*** Opening of RECORDS PROVIDED ***
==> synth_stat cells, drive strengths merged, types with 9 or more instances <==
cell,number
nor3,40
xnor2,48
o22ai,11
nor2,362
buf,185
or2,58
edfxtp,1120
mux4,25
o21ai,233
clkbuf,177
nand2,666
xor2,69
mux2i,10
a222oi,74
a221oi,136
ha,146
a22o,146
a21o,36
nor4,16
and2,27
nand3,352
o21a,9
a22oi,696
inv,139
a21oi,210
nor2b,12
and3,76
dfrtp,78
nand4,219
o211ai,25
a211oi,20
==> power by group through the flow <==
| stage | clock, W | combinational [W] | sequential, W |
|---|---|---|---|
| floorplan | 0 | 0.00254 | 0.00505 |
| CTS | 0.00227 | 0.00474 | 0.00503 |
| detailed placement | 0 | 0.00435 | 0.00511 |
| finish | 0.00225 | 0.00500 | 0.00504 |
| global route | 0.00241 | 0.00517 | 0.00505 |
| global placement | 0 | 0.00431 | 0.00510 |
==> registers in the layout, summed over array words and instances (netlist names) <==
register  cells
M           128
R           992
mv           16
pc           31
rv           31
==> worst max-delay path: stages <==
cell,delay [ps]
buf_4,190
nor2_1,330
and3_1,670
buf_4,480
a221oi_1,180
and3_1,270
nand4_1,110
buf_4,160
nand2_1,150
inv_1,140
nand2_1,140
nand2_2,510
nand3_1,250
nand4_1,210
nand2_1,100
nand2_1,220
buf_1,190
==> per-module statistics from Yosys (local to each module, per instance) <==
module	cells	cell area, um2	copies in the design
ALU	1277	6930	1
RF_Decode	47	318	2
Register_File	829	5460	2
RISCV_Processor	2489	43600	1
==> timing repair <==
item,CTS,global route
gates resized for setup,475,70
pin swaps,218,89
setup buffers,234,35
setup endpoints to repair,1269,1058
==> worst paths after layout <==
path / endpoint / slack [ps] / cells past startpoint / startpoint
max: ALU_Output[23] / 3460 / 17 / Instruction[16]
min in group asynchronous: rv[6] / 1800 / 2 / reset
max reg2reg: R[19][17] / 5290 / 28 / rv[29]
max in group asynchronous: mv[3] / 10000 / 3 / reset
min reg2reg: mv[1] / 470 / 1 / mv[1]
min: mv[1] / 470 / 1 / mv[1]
*** Close of RECORDS PROVIDED ***
*** Opening of RECORDS PROVIDED ***
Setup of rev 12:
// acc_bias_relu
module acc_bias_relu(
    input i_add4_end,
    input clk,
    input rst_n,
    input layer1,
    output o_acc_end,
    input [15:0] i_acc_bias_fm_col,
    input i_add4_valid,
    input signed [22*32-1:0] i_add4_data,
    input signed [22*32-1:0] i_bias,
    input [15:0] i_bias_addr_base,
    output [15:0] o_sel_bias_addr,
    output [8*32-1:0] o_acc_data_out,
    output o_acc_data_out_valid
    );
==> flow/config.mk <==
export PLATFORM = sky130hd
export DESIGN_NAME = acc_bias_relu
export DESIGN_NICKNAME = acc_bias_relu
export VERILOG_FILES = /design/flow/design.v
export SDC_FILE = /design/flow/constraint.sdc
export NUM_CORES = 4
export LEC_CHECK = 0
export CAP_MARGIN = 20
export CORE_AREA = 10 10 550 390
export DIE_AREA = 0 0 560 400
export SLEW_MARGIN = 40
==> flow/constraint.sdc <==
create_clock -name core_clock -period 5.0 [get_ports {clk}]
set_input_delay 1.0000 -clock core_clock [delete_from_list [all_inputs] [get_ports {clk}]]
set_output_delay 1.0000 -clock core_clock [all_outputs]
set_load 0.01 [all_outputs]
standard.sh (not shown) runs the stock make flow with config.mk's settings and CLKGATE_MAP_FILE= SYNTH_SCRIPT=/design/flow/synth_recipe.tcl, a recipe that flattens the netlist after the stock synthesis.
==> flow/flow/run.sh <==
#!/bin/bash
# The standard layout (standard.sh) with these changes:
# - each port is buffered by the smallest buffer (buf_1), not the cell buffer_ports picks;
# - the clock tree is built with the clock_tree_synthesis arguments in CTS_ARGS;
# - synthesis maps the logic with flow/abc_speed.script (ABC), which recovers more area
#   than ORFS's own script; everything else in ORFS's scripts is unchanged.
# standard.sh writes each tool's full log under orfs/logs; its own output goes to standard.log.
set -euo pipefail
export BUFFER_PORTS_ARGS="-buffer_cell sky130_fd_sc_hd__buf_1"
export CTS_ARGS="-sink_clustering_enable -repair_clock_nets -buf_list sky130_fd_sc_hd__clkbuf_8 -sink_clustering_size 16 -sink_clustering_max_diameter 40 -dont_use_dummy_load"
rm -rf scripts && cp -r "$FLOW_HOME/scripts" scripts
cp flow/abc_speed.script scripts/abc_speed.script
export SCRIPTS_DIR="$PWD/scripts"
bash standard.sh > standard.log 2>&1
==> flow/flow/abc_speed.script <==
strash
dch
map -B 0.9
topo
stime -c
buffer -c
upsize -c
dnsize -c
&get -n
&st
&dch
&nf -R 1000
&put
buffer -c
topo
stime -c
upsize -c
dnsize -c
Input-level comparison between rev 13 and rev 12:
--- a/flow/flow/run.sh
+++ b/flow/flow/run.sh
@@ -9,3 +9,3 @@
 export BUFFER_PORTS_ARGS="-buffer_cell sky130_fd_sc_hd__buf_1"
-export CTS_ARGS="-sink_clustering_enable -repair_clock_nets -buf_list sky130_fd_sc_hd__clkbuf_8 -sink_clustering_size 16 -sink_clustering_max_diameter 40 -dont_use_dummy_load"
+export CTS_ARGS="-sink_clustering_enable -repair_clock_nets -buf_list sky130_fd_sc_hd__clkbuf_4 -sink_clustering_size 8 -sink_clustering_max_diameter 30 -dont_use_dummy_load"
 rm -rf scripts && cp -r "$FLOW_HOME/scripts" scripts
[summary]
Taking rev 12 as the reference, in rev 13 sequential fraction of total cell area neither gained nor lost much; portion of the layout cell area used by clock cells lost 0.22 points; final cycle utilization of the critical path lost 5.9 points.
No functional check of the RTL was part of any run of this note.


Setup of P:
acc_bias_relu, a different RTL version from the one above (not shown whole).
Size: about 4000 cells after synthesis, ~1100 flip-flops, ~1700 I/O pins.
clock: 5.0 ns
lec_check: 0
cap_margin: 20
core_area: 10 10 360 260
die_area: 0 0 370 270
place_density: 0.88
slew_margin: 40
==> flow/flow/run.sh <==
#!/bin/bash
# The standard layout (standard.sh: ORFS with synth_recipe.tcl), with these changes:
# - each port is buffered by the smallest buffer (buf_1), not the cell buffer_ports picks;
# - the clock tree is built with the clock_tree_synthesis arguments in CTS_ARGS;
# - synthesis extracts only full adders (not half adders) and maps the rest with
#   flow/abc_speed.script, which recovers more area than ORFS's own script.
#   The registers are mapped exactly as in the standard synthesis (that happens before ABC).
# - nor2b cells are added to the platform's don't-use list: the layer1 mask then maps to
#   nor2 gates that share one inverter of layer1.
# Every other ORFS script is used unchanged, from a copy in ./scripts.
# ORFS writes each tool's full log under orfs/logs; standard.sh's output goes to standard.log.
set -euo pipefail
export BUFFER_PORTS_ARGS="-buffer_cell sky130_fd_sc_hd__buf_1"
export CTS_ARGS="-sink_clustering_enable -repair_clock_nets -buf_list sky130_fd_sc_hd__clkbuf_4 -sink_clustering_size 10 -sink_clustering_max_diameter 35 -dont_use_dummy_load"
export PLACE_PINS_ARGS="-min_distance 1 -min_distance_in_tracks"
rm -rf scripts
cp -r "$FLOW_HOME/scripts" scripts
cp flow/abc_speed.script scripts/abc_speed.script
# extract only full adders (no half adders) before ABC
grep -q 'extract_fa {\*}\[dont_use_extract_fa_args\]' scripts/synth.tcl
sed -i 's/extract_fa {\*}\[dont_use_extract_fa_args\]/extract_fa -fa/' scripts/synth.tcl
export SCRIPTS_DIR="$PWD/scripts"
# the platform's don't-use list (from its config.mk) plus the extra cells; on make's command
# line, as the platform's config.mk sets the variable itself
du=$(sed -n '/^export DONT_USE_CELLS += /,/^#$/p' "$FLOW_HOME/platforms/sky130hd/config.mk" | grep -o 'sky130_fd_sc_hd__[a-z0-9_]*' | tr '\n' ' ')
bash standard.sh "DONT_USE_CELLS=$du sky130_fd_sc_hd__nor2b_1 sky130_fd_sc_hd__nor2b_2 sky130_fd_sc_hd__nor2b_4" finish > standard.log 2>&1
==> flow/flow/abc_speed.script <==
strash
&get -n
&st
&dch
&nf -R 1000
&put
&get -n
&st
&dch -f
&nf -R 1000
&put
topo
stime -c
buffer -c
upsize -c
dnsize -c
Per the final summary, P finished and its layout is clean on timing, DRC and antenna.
*** Close of RECORDS PROVIDED ***
*** Opening of RECORDS PROVIDED ***
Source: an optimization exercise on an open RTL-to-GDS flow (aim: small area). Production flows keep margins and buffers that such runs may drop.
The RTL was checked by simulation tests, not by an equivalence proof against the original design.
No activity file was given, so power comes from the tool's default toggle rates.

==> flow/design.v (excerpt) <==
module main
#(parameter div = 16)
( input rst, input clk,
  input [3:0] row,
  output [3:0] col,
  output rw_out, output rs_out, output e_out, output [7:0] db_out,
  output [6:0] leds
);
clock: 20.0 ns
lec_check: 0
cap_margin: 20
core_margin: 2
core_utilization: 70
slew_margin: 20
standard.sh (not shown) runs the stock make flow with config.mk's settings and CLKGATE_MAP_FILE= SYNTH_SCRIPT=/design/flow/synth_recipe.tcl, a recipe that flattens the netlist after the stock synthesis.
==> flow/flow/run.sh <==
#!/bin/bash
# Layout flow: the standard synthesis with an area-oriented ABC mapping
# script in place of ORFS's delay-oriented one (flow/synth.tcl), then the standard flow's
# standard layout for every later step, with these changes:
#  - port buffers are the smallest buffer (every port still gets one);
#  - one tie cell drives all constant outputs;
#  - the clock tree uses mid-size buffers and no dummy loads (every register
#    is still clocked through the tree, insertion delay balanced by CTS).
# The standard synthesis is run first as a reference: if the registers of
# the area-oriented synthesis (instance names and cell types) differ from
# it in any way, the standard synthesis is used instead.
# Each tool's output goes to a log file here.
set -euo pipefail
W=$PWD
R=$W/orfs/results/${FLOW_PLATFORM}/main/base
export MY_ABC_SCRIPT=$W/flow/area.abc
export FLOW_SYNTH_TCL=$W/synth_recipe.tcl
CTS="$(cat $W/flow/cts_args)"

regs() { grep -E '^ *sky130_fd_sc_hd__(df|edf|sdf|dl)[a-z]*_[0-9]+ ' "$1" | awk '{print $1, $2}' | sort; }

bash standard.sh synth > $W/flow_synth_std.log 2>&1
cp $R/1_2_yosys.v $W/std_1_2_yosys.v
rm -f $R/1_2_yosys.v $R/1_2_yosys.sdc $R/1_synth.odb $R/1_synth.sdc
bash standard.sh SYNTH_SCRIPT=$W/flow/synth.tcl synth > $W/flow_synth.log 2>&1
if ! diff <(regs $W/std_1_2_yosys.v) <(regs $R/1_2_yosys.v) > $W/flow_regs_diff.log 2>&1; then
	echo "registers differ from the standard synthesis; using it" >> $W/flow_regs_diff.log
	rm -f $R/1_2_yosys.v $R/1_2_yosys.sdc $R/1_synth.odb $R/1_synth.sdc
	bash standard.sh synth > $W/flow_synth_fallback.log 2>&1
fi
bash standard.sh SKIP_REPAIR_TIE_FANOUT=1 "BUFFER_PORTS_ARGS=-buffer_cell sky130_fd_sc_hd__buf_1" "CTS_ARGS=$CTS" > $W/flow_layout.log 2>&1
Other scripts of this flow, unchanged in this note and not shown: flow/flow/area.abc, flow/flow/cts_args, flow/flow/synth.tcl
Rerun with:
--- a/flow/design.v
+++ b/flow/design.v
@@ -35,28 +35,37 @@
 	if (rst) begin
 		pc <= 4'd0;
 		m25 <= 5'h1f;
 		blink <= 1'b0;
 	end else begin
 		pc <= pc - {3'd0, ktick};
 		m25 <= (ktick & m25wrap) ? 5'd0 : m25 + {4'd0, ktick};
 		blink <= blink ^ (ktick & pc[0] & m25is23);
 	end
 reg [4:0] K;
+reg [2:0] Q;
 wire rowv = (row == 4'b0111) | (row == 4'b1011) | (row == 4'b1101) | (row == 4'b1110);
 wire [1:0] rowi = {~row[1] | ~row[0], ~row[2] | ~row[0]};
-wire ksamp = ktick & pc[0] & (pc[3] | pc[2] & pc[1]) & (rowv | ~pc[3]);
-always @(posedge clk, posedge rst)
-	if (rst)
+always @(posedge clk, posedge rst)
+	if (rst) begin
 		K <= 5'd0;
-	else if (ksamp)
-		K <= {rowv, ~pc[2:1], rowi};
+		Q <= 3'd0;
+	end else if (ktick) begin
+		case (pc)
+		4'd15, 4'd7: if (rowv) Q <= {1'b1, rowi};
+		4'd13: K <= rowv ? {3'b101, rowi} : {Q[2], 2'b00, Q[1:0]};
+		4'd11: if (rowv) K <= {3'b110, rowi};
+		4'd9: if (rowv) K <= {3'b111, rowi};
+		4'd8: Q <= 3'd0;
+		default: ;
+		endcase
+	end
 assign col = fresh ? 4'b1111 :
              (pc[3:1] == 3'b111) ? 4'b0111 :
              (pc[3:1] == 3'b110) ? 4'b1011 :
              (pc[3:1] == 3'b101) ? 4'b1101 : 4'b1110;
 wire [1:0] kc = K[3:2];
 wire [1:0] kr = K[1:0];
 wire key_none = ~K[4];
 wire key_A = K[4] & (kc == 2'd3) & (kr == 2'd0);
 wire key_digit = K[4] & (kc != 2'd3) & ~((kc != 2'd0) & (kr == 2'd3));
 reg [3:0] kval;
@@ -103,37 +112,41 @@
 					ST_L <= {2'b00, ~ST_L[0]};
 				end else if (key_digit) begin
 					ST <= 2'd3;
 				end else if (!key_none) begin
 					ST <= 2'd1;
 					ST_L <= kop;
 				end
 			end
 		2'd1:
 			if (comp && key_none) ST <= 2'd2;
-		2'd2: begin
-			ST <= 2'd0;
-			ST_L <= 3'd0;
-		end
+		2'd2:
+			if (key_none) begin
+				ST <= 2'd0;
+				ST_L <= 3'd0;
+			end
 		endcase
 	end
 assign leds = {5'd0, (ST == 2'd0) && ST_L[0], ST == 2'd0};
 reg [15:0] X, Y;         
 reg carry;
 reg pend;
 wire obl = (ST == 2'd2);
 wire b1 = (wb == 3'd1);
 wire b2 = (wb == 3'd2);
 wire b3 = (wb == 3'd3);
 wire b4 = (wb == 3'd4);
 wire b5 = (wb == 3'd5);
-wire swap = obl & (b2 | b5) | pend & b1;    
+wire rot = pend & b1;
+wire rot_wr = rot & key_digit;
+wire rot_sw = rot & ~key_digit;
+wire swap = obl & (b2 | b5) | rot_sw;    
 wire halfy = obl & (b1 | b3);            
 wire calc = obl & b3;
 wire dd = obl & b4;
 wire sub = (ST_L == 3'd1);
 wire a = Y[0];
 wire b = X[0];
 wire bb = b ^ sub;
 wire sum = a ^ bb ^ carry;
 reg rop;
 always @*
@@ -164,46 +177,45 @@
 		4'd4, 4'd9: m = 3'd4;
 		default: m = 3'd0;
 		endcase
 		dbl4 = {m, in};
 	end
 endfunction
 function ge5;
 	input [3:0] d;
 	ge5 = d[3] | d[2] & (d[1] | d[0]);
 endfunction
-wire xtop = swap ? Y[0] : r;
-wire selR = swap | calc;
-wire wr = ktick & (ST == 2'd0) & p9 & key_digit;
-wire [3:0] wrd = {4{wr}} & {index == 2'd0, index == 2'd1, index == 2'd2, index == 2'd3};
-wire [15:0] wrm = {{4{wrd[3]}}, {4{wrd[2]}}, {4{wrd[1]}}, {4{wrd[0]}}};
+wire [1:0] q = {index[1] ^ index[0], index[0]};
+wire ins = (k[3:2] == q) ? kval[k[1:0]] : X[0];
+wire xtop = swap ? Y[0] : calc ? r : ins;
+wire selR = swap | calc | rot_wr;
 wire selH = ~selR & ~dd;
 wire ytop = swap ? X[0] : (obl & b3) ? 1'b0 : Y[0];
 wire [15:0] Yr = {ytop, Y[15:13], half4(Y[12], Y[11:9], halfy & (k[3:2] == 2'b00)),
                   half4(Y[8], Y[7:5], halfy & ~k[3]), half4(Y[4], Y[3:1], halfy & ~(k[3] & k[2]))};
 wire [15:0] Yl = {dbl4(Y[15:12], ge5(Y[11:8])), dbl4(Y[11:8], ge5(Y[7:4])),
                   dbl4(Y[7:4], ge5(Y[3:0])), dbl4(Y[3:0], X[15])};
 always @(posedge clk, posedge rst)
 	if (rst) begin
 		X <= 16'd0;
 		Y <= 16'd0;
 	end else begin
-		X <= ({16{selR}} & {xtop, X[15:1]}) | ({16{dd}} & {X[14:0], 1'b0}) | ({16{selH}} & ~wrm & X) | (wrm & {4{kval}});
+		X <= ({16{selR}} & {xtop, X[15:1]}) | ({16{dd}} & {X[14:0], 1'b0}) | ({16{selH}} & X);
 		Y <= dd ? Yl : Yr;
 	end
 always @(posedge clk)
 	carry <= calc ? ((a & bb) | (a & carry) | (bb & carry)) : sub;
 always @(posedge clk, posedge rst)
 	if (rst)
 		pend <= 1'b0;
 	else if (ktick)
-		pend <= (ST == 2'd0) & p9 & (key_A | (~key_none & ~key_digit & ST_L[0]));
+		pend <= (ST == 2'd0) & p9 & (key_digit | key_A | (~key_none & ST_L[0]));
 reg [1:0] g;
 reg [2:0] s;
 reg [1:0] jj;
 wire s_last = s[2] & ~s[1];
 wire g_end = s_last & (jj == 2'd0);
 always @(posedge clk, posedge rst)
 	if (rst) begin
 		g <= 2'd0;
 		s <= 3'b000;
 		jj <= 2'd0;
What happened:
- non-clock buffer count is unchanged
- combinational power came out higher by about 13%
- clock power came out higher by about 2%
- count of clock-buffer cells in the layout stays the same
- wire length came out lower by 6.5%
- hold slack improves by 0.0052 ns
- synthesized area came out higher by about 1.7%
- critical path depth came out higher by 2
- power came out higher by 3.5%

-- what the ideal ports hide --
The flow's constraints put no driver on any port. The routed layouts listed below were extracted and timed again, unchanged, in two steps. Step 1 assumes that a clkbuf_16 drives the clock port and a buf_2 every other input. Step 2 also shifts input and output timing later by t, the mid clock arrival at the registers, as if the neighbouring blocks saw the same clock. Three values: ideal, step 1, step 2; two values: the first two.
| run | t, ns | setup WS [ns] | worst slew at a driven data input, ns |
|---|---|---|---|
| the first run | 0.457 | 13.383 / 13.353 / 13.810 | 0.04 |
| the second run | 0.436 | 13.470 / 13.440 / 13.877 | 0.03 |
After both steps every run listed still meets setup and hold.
*** Close of RECORDS PROVIDED ***
[YOUR TASK]:
Produce only the lines from the line containing "# - synthesis maps" through the line containing "Input-level comparison between", inclusive of both, exactly as they stand in the entries above.

[OUTPUT BELOW]:
# - synthesis maps the logic with flow/abc_speed.script (ABC), which recovers more area
#   than ORFS's own script; everything else in ORFS's scripts is unchanged.
# standard.sh writes each tool's full log under orfs/logs; its own output goes to standard.log.
set -euo pipefail
export BUFFER_PORTS_ARGS="-buffer_cell sky130_fd_sc_hd__buf_1"
export CTS_ARGS="-sink_clustering_enable -repair_clock_nets -buf_list sky130_fd_sc_hd__clkbuf_8 -sink_clustering_size 16 -sink_clustering_max_diameter 40 -dont_use_dummy_load"
rm -rf scripts && cp -r "$FLOW_HOME/scripts" scripts
cp flow/abc_speed.script scripts/abc_speed.script
export SCRIPTS_DIR="$PWD/scripts"
bash standard.sh > standard.log 2>&1
==> flow/flow/abc_speed.script <==
strash
dch
map -B 0.9
topo
stime -c
buffer -c
upsize -c
dnsize -c
&get -n
&st
&dch
&nf -R 1000
&put
buffer -c
topo
stime -c
upsize -c
dnsize -c
Input-level comparison between rev 13 and rev 12:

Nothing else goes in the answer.